The old adage “No news is good news” doesn’t always ring true. I haven’t written in a while because we ran into some problems with our back porch that required us to rethink our exterior restoration. We halted work completely for the past month so that we could figure out what we are going to do about our back porch and how much we can afford to do.
Back porch appears to have been enclosed with wood scraps and odds-and-ends, but no real framing.
The back porch used to be open. It was enclosed sometime prior to the house being shingled with asbestos tiles in the late 1940′s – early 1950′s. We discovered that the enclosed wall and windows have NO framing! The walls, windows and door are all different depths from the house. The back porch is a hobbled together mess inside and out.
Detail of the “construction”
One of our dining room windows looks out onto the ugly back porch. When the view was open to the outside I am sure a lot of light streamed in but now the dining room tends to be dark and the view leaves much to be desired.

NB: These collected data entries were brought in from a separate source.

==> src/rtl/instr_encoder.sv <==
`default_nettype none
// ============================================================================
// instr_encoder : packs decoded RV32I fields into instruction words, checks
//                 immediates, and streams words out with sequential addresses.
// Revision      : 1.0
// ============================================================================
module instr_encoder #(
  parameter int          ADDR_W    = 10,
  parameter int unsigned BASE_ADDR = 0
) (
  input  logic              clk,
  input  logic              rst,
  input  logic              start,
  input  logic              in_valid,
  output logic              in_ready,
  input  logic [6:0]        opcode,
  input  logic [2:0]        funct3,
  input  logic [6:0]        funct7,
  input  logic [4:0]        rd,
  input  logic [4:0]        rs1,
  input  logic [4:0]        rs2,
  input  logic [31:0]       imm32,
  output logic              out_valid,
  input  logic              out_ready,
  output logic [31:0]       out_instr,
  output logic [ADDR_W-1:0] out_addr,
  output logic              out_err,
  output logic [2:0]        err_code,
  output logic [15:0]       count
);

  localparam logic [ADDR_W-1:0] c_BASE = ADDR_W'(BASE_ADDR);
  localparam logic [ADDR_W-1:0] c_STEP = ADDR_W'(4);
  localparam logic [31:0] c_NOP      = 32'h0000_0013;
  localparam logic [6:0]  c_OP_R     = 7'b0110011;
  localparam logic [6:0]  c_OP_IMM   = 7'b0010011;
  localparam logic [6:0]  c_OP_LOAD  = 7'b0000011;
  localparam logic [6:0]  c_OP_JALR  = 7'b1100111;
  localparam logic [6:0]  c_OP_STORE = 7'b0100011;
  localparam logic [6:0]  c_OP_BR    = 7'b1100011;
  localparam logic [6:0]  c_OP_JAL   = 7'b1101111;
  localparam logic [6:0]  c_OP_LUI   = 7'b0110111;
  localparam logic [6:0]  c_OP_AUIPC = 7'b0010111;
  localparam logic [2:0]  c_ERR_NONE  = 3'd0;
  localparam logic [2:0]  c_ERR_OP    = 3'd1;
  localparam logic [2:0]  c_ERR_RANGE = 3'd2;
  localparam logic [2:0]  c_ERR_ALIGN = 3'd3;
  localparam logic [2:0]  c_ERR_ULOW  = 3'd4;
  localparam logic [2:0]  c_ERR_SHAMT = 3'd5;
  localparam logic [2:0]  c_ERR_F7    = 3'd6;

  logic              r_s1_valid;
  logic [6:0]        r_op;
  logic [2:0]        r_f3;
  logic [6:0]        r_f7;
  logic [4:0]        r_rd;
  logic [4:0]        r_rs1;
  logic [4:0]        r_rs2;
  logic [31:0]       r_imm;
  logic              r_s2_valid;
  logic [31:0]       r_instr;
  logic              r_err;
  logic [2:0]        r_code;
  logic [ADDR_W-1:0] r_addr;
  logic [15:0]       r_count;

  logic        w_in_fire;
  logic        w_out_fire;
  logic        w_s2_load;
  logic [31:0] w_enc;
  logic [2:0]  w_code;
  logic        w_fit12;
  logic        w_fit13;
  logic        w_fit21;
  logic        w_shamt_ok;
  logic        w_f7_ok;

  assign in_ready   = !rst && !start && (!r_s1_valid || !r_s2_valid || out_ready);
  assign w_in_fire  = in_valid && in_ready;
  assign w_s2_load  = r_s1_valid && (!r_s2_valid || out_ready);
  assign w_out_fire = r_s2_valid && out_ready;

  // A value fits an N-bit signed field when all bits above N-1 equal the sign bit.
  assign w_fit12    = (&r_imm[31:11]) || !(|r_imm[31:11]);
  assign w_fit13    = (&r_imm[31:12]) || !(|r_imm[31:12]);
  assign w_fit21    = (&r_imm[31:20]) || !(|r_imm[31:20]);
  assign w_shamt_ok = !(|r_imm[31:5]);
  assign w_f7_ok    = (r_f7 == 7'b0000000) || (r_f7 == 7'b0100000);

  always_comb begin
    w_enc  = '0;
    w_code = c_ERR_NONE;
    case (r_op)
      c_OP_R: begin
        w_enc = {r_f7, r_rs2, r_rs1, r_f3, r_rd, r_op};
        if (!w_f7_ok) w_code = c_ERR_F7;
      end
      c_OP_IMM: begin
        if (r_f3 == 3'b001 || r_f3 == 3'b101) begin
          w_enc = {r_f7, r_imm[4:0], r_rs1, r_f3, r_rd, r_op};
          if (!w_shamt_ok)
            w_code = c_ERR_SHAMT;
          else if ((r_f3 == 3'b001) ? (r_f7 != 7'b0000000) : !w_f7_ok)
            w_code = c_ERR_F7;
        end else begin
          w_enc = {r_imm[11:0], r_rs1, r_f3, r_rd, r_op};
          if (!w_fit12) w_code = c_ERR_RANGE;
        end
      end
      c_OP_LOAD, c_OP_JALR: begin
        w_enc = {r_imm[11:0], r_rs1, r_f3, r_rd, r_op};
        if (!w_fit12) w_code = c_ERR_RANGE;
      end
      c_OP_STORE: begin
        w_enc = {r_imm[11:5], r_rs2, r_rs1, r_f3, r_imm[4:0], r_op};
        if (!w_fit12) w_code = c_ERR_RANGE;
      end
      c_OP_BR: begin
        w_enc = {r_imm[12], r_imm[10:5], r_rs2, r_rs1, r_f3, r_imm[4:1], r_imm[11], r_op};
        if (r_imm[0])      w_code = c_ERR_ALIGN;
        else if (!w_fit13) w_code = c_ERR_RANGE;
      end
      c_OP_JAL: begin
        w_enc = {r_imm[20], r_imm[10:1], r_imm[11], r_imm[19:12], r_rd, r_op};
        if (r_imm[0])      w_code = c_ERR_ALIGN;
        else if (!w_fit21) w_code = c_ERR_RANGE;
      end
      c_OP_LUI, c_OP_AUIPC: begin
        w_enc = {r_imm[31:12], r_rd, r_op};
        if (|r_imm[11:0]) w_code = c_ERR_ULOW;
      end
      default: w_code = c_ERR_OP;
    endcase
  end

  always_ff @(posedge clk or posedge rst) begin
    if (rst) begin
      r_s1_valid <= 1'b0;
      r_op       <= '0;
      r_f3       <= '0;
      r_f7       <= '0;
      r_rd       <= '0;
      r_rs1      <= '0;
      r_rs2      <= '0;
      r_imm      <= '0;
      r_s2_valid <= 1'b0;
      r_instr    <= '0;
      r_err      <= 1'b0;
      r_code     <= c_ERR_NONE;
      r_addr     <= c_BASE;
      r_count    <= '0;
    end else if (start) begin
      // Restart drops in-flight words without handshaking them.
      r_s1_valid <= 1'b0;
      r_s2_valid <= 1'b0;
      r_instr    <= '0;
      r_err      <= 1'b0;
      r_code     <= c_ERR_NONE;
      r_addr     <= c_BASE;
      r_count    <= '0;
    end else begin
      if (w_in_fire) begin
        r_s1_valid <= 1'b1;
        r_op       <= opcode;
        r_f3       <= funct3;
        r_f7       <= funct7;
        r_rd       <= rd;
        r_rs1      <= rs1;
        r_rs2      <= rs2;
        r_imm      <= imm32;
      end else if (w_s2_load) begin
        r_s1_valid <= 1'b0;
      end

      if (w_s2_load) begin
        r_s2_valid <= 1'b1;
        r_instr    <= (w_code != c_ERR_NONE) ? c_NOP : w_enc;
        r_err      <= (w_code != c_ERR_NONE);
        r_code     <= w_code;
      end else if (w_out_fire) begin
        r_s2_valid <= 1'b0;
      end

      if (w_out_fire) begin
        r_addr <= r_addr + c_STEP;
        if (r_count != 16'hFFFF) r_count <= r_count + 16'd1;
      end
    end
  end

  assign out_valid = r_s2_valid;
  assign out_instr = r_instr;
  assign out_err   = r_err;
  assign err_code  = r_code;
  assign out_addr  = r_addr;
  assign count     = r_count;

endmodule
`default_nettype wire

View from dining room window
Our goals are to let in more light and to relocated the washer and dryer to one end of the porch and enclose them in a cabinet. We want to put in new windows and relocate the back door to the middle of the porch.

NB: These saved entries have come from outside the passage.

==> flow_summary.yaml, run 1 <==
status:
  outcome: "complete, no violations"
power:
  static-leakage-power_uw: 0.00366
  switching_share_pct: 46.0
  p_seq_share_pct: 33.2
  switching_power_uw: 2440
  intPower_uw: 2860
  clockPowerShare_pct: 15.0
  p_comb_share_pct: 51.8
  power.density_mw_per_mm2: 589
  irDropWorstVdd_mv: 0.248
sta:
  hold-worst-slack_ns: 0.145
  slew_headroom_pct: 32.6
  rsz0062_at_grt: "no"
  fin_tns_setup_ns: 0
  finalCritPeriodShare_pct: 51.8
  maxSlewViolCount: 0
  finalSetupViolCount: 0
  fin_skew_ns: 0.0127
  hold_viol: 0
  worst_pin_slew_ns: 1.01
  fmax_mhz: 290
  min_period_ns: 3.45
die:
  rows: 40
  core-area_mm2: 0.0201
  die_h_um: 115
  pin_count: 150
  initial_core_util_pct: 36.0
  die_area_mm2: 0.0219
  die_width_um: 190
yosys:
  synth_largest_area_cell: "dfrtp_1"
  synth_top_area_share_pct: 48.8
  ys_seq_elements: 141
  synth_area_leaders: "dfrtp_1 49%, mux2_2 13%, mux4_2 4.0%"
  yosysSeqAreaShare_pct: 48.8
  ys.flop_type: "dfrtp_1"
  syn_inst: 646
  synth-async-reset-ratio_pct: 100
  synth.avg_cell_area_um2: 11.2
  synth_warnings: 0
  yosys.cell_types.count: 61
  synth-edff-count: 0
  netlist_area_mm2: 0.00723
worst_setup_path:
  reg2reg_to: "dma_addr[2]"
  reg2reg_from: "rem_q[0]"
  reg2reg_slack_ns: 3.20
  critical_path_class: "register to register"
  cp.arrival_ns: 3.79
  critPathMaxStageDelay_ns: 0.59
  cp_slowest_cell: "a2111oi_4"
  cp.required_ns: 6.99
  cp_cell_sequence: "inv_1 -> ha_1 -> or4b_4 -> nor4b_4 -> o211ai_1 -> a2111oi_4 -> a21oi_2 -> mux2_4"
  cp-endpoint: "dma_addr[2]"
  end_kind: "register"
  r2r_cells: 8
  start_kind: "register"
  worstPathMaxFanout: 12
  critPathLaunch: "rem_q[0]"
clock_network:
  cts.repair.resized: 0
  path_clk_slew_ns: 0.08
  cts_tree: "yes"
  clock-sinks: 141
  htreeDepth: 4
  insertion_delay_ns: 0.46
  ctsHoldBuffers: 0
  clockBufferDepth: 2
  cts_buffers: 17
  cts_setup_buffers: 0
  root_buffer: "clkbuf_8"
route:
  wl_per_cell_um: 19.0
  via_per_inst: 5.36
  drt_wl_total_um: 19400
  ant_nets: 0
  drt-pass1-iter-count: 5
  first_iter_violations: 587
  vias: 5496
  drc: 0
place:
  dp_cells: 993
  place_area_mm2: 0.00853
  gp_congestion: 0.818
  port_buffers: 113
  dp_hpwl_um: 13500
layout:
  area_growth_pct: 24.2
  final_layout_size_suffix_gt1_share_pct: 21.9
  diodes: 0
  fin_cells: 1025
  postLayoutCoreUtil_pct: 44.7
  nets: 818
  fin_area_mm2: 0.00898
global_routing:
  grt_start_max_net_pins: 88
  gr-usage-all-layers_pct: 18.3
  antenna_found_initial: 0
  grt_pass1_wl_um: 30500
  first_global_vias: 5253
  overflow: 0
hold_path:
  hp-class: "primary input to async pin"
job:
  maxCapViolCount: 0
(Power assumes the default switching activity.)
--- src/rtl/uart_echo_ctrl.sv ---
// uart_echo_ctrl: buffers received bytes and replays them through the transmitter start/busy handshake.
// Define UART_ECHO_CRLF_EN to append 0x0A after every echoed 0x0D.
module uart_echo_ctrl
    import uart_pkg::*;
#(
    parameter int FIFO_DEPTH = 4,
    parameter int DATA_W     = DATA_W_DEF
) (
    input  logic                          clk,
    input  logic                          rst_n,
    input  logic [DATA_W-1:0]             rx_data,
    input  logic                          rx_ready,
    output logic [DATA_W-1:0]             tx_data,
    output logic                          tx_start,
    input  logic                          tx_busy,
    output logic                          overflow,
    input  logic                          clr_overflow,
    output logic [$clog2(FIFO_DEPTH):0]   fifo_count
);
    logic              fifo_full, fifo_empty, push, pop, drop;
    logic [DATA_W-1:0] fifo_dout;
    echo_state_e       state_q;
    logic [DATA_W-1:0] tx_data_q;
    logic              tx_start_q, overflow_q, overflow_d;
`ifdef UART_ECHO_CRLF_EN
    logic              lf_q;
`endif

    uart_byte_fifo #(.DEPTH(FIFO_DEPTH), .W(DATA_W)) u_fifo (
        .clk   (clk),
        .rst_n (rst_n),
        .push  (push),
        .pop   (pop),
        .din   (rx_data),
        .dout  (fifo_dout),
        .full  (fifo_full),
        .empty (fifo_empty),
        .count (fifo_count)
    );

    // a pop frees the slot the same cycle, so a full FIFO can still accept
    assign pop  = state_q == IDLE && !fifo_empty && !tx_busy;
    assign push = rx_ready && (!fifo_full || pop);
    assign drop = rx_ready && !push;

    always_comb overflow_d = drop ? 1'b1 : clr_overflow ? 1'b0 : overflow_q;

    always_ff @(posedge clk or negedge rst_n)
        if (!rst_n) overflow_q <= 1'b0;
        else overflow_q <= overflow_d;

    always_ff @(posedge clk or negedge rst_n)
        if (!rst_n) begin
            state_q    <= IDLE;
            tx_data_q  <= '0;
            tx_start_q <= 1'b0;
`ifdef UART_ECHO_CRLF_EN
            lf_q       <= 1'b0;
`endif
        end else begin
            tx_start_q <= 1'b0;
            case (state_q)
                IDLE:
                    if (pop) begin
                        tx_data_q  <= fifo_dout;
                        tx_start_q <= 1'b1;
                        state_q    <= WAIT_ACK;
`ifdef UART_ECHO_CRLF_EN
                        lf_q       <= fifo_dout == DATA_W'(ASCII_CR);
`endif
                    end
                WAIT_ACK:
                    if (tx_busy) state_q <= WAIT_DONE;
                WAIT_DONE:
`ifdef UART_ECHO_CRLF_EN
                    if (!tx_busy) state_q <= lf_q ? SEND_LF : IDLE;
                SEND_LF: begin
                    tx_data_q  <= DATA_W'(ASCII_LF);
                    tx_start_q <= 1'b1;
                    lf_q       <= 1'b0;
                    state_q    <= WAIT_ACK;
                end
`else
                    if (!tx_busy) state_q <= IDLE;
`endif
                default: state_q <= IDLE;
            endcase
        end

    assign tx_data  = tx_data_q;
    assign tx_start = tx_start_q;
    assign overflow = overflow_q;
endmodule
### config.mk
export PLATFORM = sky130hd
export DESIGN_NAME = shiftrows_pipe
export DESIGN_NICKNAME = d
export VERILOG_FILES = /design/src/rtl/shiftrows_pipe.sv
export SDC_FILE = /design/constraint.sdc
export NUM_CORES = 1
export LEC_CHECK = 0
export CORE_UTILIZATION = 44
export DETAILED_ROUTE_END_ITERATION = 10
export PLACE_DENSITY = 0.86
export SYNTH_ARGS = -nofsm -noshare
export SYNTH_HDL_FRONTEND = slang
export SYNTH_SLANG_ARGS = --single-unit
### constraint.sdc
create_clock -name clk -period 10.2 [get_ports clk]
set_input_delay 2.04 -clock clk [delete_from_list [all_inputs] [get_ports clk]]
set_output_delay 2.04 -clock clk [all_outputs]
set_load 0.01 [all_outputs]
### src/rtl/avalon_aes_master_if.sv
// Avalon-MM master-side bus bundle for the AES decryption sequencer.
// The master drives the strobes, address and write data. The slave returns read data.
interface avalon_aes_master_if;
  logic        AVL_READ;
  logic        AVL_WRITE;
  logic        AVL_CS;
  logic [3:0]  AVL_ADDR;
  logic [3:0]  AVL_BYTE_EN;
  logic [31:0] AVL_WRITEDATA;
  logic [31:0] AVL_READDATA;

  modport master (
    output AVL_READ, AVL_WRITE, AVL_CS, AVL_ADDR, AVL_BYTE_EN, AVL_WRITEDATA,
    input  AVL_READDATA
  );

  modport slave (
    input  AVL_READ, AVL_WRITE, AVL_CS, AVL_ADDR, AVL_BYTE_EN, AVL_WRITEDATA,
    output AVL_READDATA
  );
endinterface
$ cat src/flat_wrapper.sv
// flat-port wrapper written by rule: the top's interface ports become plain ports
module gpio_input_debouncer_flat import gpio_debounce_pkg::*;
#(
    parameter int WIDTH        = 16,
    parameter int TICK_DIV     = DEBOUNCE_TICK_DIV_DEFAULT,
    parameter int STABLE_TICKS = DEBOUNCE_STABLE_TICKS_DEFAULT
)
  (io_mainClk, io_reset, pins_io_raw, pins_io_eventClear, pins_io_debounced, pins_io_rise, pins_io_fall, pins_io_changed, pins_io_events);
  gpio_input_debouncer_if #(.WIDTH(WIDTH)) pins_i ();
  input logic io_mainClk;
  input logic io_reset;
  input wire logic [$bits(pins_i.io_raw)-1:0] pins_io_raw;
  input wire logic [$bits(pins_i.io_eventClear)-1:0] pins_io_eventClear;
  output wire logic [$bits(pins_i.io_debounced)-1:0] pins_io_debounced;
  output wire logic [$bits(pins_i.io_rise)-1:0] pins_io_rise;
  output wire logic [$bits(pins_i.io_fall)-1:0] pins_io_fall;
  output wire logic [$bits(pins_i.io_changed)-1:0] pins_io_changed;
  output wire logic [$bits(pins_i.io_events)-1:0] pins_io_events;
  assign pins_i.io_raw = pins_io_raw;
  assign pins_i.io_eventClear = pins_io_eventClear;
  assign pins_io_debounced = pins_i.io_debounced;
  assign pins_io_rise = pins_i.io_rise;
  assign pins_io_fall = pins_i.io_fall;
  assign pins_io_changed = pins_i.io_changed;
  assign pins_io_events = pins_i.io_events;
  gpio_input_debouncer #(.WIDTH(WIDTH), .TICK_DIV(TICK_DIV), .STABLE_TICKS(STABLE_TICKS)) u_core (.io_mainClk(io_mainClk), .io_reset(io_reset), .pins(pins_i));
endmodule
--- config.mk ---
export PLATFORM = sky130hd
export DESIGN_NAME = pc_unit_flat
export DESIGN_NICKNAME = d
export VERILOG_FILES = /design/src/rtl/pc_unit_if.sv /design/src/rtl/pc_unit.sv /design/src/flat_wrapper.sv
export SDC_FILE = /design/constraint.sdc
export NUM_CORES = 1
export LEC_CHECK = 0
export ABC_AREA = 1
export CAP_MARGIN = 20
export CORE_UTILIZATION = 51
export DETAILED_ROUTE_END_ITERATION = 6
export PLACE_DENSITY_LB_ADDON = 0.3
export SYNTH_ARGS = -nofsm -noshare
export SYNTH_HDL_FRONTEND = slang
export SYNTH_SLANG_ARGS = --single-unit
--- constraint.sdc ---
create_clock -name clk -period 3.45 [get_ports clk]
set_clock_uncertainty 0.1 [all_clocks]
set_input_delay 0.8625 -clock clk [delete_from_list [all_inputs] [get_ports clk]]
set_output_delay 0.8625 -clock clk [all_outputs]
set_load 0.02 [all_outputs]
--- src/rtl/pc_unit_if.sv ---
// Fetch-PC control bundle: hazard/branch/exception controls in, PC views out.
// The master side drives the controls; pc_unit sits on the slave side.
interface pc_unit_if #(
    parameter int WIDTH = 32
);
    logic             stall;
    logic             redirect_en;
    logic [WIDTH-1:0] redirect_target;
    logic             exc_req;
    logic [WIDTH-1:0] exc_pc;
    logic             eret;
    logic [WIDTH-1:0] pc_out;
    logic [WIDTH-1:0] pc_plus4;
    logic [WIDTH-1:0] epc_out;
    logic             redirect_pending;
    logic             addr_fault;

    modport master (
        output stall, redirect_en, redirect_target, exc_req, exc_pc, eret,
        input  pc_out, pc_plus4, epc_out, redirect_pending, addr_fault
    );

    modport slave (
        input  stall, redirect_en, redirect_target, exc_req, exc_pc, eret,
        output pc_out, pc_plus4, epc_out, redirect_pending, addr_fault
    );
endinterface

--- src/rtl/pc_unit.sv ---
// Program-counter unit at the head of IF: stall hold, branch/jump redirect,
// buffering of a redirect that lands during a stall, exception entry with an
// internal EPC, eret return, and a fetch-address fault flag.
module pc_unit #(
    parameter int               WIDTH      = 32,
    parameter logic [WIDTH-1:0] RESET_ADDR = WIDTH'(32'h0000_3000),
    parameter logic [WIDTH-1:0] EXC_VECTOR = WIDTH'(32'h0000_4180),
    parameter logic [WIDTH-1:0] ADDR_LO    = WIDTH'(32'h0000_3000),
    parameter logic [WIDTH-1:0] ADDR_HI    = WIDTH'(32'h0000_6FFC)
) (
    input  logic     clk,
    input  logic     reset,
    pc_unit_if.slave bus
);

    typedef enum logic {
        IDLE    = 1'b0,
        PENDING = 1'b1
    } state_t;

    localparam logic [WIDTH-1:0] FOUR = WIDTH'(4);

    state_t           state_reg, state_next;
    logic [WIDTH-1:0] pc_reg, pc_next;
    logic [WIDTH-1:0] epc_reg, epc_next;
    logic [WIDTH-1:0] pend_target_reg, pend_target_next;
    logic [WIDTH-1:0] pc_inc;

    assign pc_inc = pc_reg + FOUR;

    // State registers; reset dominates every other request.
    always_ff @(posedge clk) begin
        if (reset) begin
            state_reg       <= IDLE;
            pc_reg          <= RESET_ADDR;
            epc_reg         <= '0;
            pend_target_reg <= '0;
        end else begin
            state_reg       <= state_next;
            pc_reg          <= pc_next;
            epc_reg         <= epc_next;
            pend_target_reg <= pend_target_next;
        end
    end

    // Next-PC selection, highest priority first: exception, eret, redirect
    // (taken now or buffered under stall), stall hold, buffered redirect
    // release, sequential fetch.
    always_comb begin
        state_next       = state_reg;
        pc_next          = pc_inc;
        epc_next         = epc_reg;
        pend_target_next = pend_target_reg;

        if (bus.exc_req) begin
            pc_next    = EXC_VECTOR;
            epc_next   = bus.exc_pc;
            state_next = IDLE;
        end else if (bus.eret) begin
            // EPC is kept so a repeated eret returns to the same place.
            pc_next    = epc_reg;
            state_next = IDLE;
        end else if (bus.redirect_en && !bus.stall) begin
            // A fresh redirect supersedes anything still buffered.
            pc_next    = bus.redirect_target;
            state_next = IDLE;
        end else if (bus.redirect_en) begin
            // Stalled: park the target, last one seen wins.
            pc_next          = pc_reg;
            pend_target_next = bus.redirect_target;
            state_next       = PENDING;
        end else if (bus.stall) begin
            pc_next = pc_reg;
        end else if (state_reg == PENDING) begin
            pc_next    = pend_target_reg;
            state_next = IDLE;
        end
    end

    // Outputs depend only on registered state, never directly on inputs.
    assign bus.pc_out           = pc_reg;
    assign bus.pc_plus4         = pc_inc;
    assign bus.epc_out          = epc_reg;
    assign bus.redirect_pending = (state_reg == PENDING);
    assign bus.addr_fault       = (pc_reg[1:0] != 2'b00) || (pc_reg < ADDR_LO) || (pc_reg > ADDR_HI);

endmodule

--- src/flat_wrapper.sv ---
// flat-port wrapper written by rule: the top's interface ports become plain ports
module pc_unit_flat 
#(
    parameter int               WIDTH      = 32,
    parameter logic [WIDTH-1:0] RESET_ADDR = WIDTH'(32'h0000_3000),
    parameter logic [WIDTH-1:0] EXC_VECTOR = WIDTH'(32'h0000_4180),
    parameter logic [WIDTH-1:0] ADDR_LO    = WIDTH'(32'h0000_3000),
    parameter logic [WIDTH-1:0] ADDR_HI    = WIDTH'(32'h0000_6FFC)
)
  (clk, reset, bus_stall, bus_redirect_en, bus_redirect_target, bus_exc_req, bus_exc_pc, bus_eret, bus_pc_out, bus_pc_plus4, bus_epc_out, bus_redirect_pending, bus_addr_fault);
  pc_unit_if #(.WIDTH(WIDTH)) bus_i ();
  input  logic clk;
  input  logic reset;
  input wire logic [$bits(bus_i.stall)-1:0] bus_stall;
  input wire logic [$bits(bus_i.redirect_en)-1:0] bus_redirect_en;
  input wire logic [$bits(bus_i.redirect_target)-1:0] bus_redirect_target;
  input wire logic [$bits(bus_i.exc_req)-1:0] bus_exc_req;
  input wire logic [$bits(bus_i.exc_pc)-1:0] bus_exc_pc;
  input wire logic [$bits(bus_i.eret)-1:0] bus_eret;
  output wire logic [$bits(bus_i.pc_out)-1:0] bus_pc_out;
  output wire logic [$bits(bus_i.pc_plus4)-1:0] bus_pc_plus4;
  output wire logic [$bits(bus_i.epc_out)-1:0] bus_epc_out;
  output wire logic [$bits(bus_i.redirect_pending)-1:0] bus_redirect_pending;
  output wire logic [$bits(bus_i.addr_fault)-1:0] bus_addr_fault;
  assign bus_i.stall = bus_stall;
  assign bus_i.redirect_en = bus_redirect_en;
  assign bus_i.redirect_target = bus_redirect_target;
  assign bus_i.exc_req = bus_exc_req;
  assign bus_i.exc_pc = bus_exc_pc;
  assign bus_i.eret = bus_eret;
  assign bus_pc_out = bus_i.pc_out;
  assign bus_pc_plus4 = bus_i.pc_plus4;
  assign bus_epc_out = bus_i.epc_out;
  assign bus_redirect_pending = bus_i.redirect_pending;
  assign bus_addr_fault = bus_i.addr_fault;
  pc_unit #(.WIDTH(WIDTH), .RESET_ADDR(RESET_ADDR), .EXC_VECTOR(EXC_VECTOR), .ADDR_LO(ADDR_LO), .ADDR_HI(ADDR_HI)) u_core (.clk(clk), .reset(reset), .bus(bus_i));
endmodule
# Word-level counts from Yosys, hierarchy flattened

Index checks and enable logic that the tools add are counted.

Memory bits (writable): 0
Latch bits: 0
Memories: 0
Output and inout bits: 98
Input bits: 70
Register bits after elaboration: 97
Word-level logic and storage cells: 34
ROM bits: 0

Muxes and demuxes: 8
Reduce and logical (&&, ||, !) cells: 10
Div/mod/pow operators: 0
$lt $le $gt $ge: 2
Equal/unequal tests: 5
Multipliers: 0
Shift-type cells: 0
Bitwise operators: 3
$add $sub $neg: 1

Operator list:

| kind                  | count |
|---|---|
| $mux 32               | 5 |
| $add 32x3->32 const B | 1 |
| $gt 32x15->1 const B  | 1 |
| $lt 32x14->1 const B  | 1 |
| $mux 15               | 1 |
| $ne 4x1->1 const B    | 2 |
| $ne 3x1->1 const B    | 2 |
| $reduce_and 2->1      | 2 |
| $reduce_and 4->1      | 1 |
| $reduce_or 4->1       | 1 |
| $not 1->1             | 3 |
| $logic_or 1x1->1      | 2 |
| $mux 1                | 2 |
| $ne 2x1->1 const B    | 1 |
| $reduce_bool 2->1     | 1 |
| $reduce_or 2->1       | 1 |
| $logic_and 1x1->1     | 1 |
| $logic_not 1->1       | 1 |

# Longest topological paths before layout

Depth in word-level cells: 7
Gate-level depth with buffers: 12
Gate-level depth less buffers: 12

# Worst setup path before layout

Ideal clock, no wire load.

Kind: reg-to-output
From: reg u_core.pc_reg[2] (netlist: u_core.bus.pc_out[2])
To: out bus_pc_plus4[14]
Data arrival time: 1.492 ns
Setup slack: 0.996 ns
Cell stages (with the launch flop): 8
Required time: 2.487 ns
Path buffers: 0
Cell sequence: dfxtp_1 ha_1 inv_1 nor2_1 nand2_2 nor2_1 nand2_1 and2_1

Cells in the longest elaborated chain, start to end: 1

RTL lines:

| item                   | RTL line           | source |
|---|---|---|
| start, declared        | pc_unit.sv:24      | `logic [WIDTH-1:0] pc_reg, pc_next;` |
| start signal, assigned | pc_unit.sv:40      | `pc_reg <= pc_next;` |
| $add 32x3->32          | pc_unit.sv:29      | `assign pc_inc = pc_reg + FOUR;` |
| end, declared          | flat_wrapper.sv:21 | `output wire logic [$bits(bus_i.pc_plus4)-1:0] bus_pc_plus4;` |

No other way between the ends.

# Final worst setup path

From: reg u_core.pc_reg[13] (netlist: u_core.bus.pc_out[13])
To: out bus_pc_plus4[30]

Same word-level chain as after synthesis.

Window juts out 10 inches from the wall.
Another concern is an upstairs sleeping porch that was added to the house around 1918. The porch is built to the end of the roof rafters right on top of the old cedar shake roof. We are concerned that the porch isn’t adequately supported. Prior to buying the house we had a structural engineer look into this and some other problems with the house. The structural engineer felt that the support for the room was adequate.
Several other people, who are knowledgeable about old houses, have told us that the room is sloping downward and we are at risk of having it fall off the back of our house during an earthquake!
Sleeping porch built to the edge of the roof rafters
We also found evidence of termite damage along our new foundation. All this had me sticking my head in the proverbial sand because, in truth, I just “didn’t want to deal with it.”
Wires hanging off the back of our house. How ghetto is that?
It is hard to get excited about spending money on the back porch, a room that we use for washing our laundry, housing the litter box and our Sparkletts water dispenser, especially when our kitchen has holes in the ceiling and plaster falling of the walls and we are still brushing our teeth in the bathtub.
I had decided to reside the back porch and to revisit it in 5 years when the rest of the house was completed. Unfortunately, that won’t really work since the walls aren’t framed. Our neighbor, an old house buff, assured me that residing the porch would be like trying to “fix a skull fracture with a band aide” and that our back porch is a complete mess that should be gutted and rebuilt right away.
Exposed plumbing pipes.
So here we sit, we two, trying to decide just what we want to do with that back porch anyway?
All advice and opinions, especially regarding the sleeping porch support, are welcome and greatly appreciated!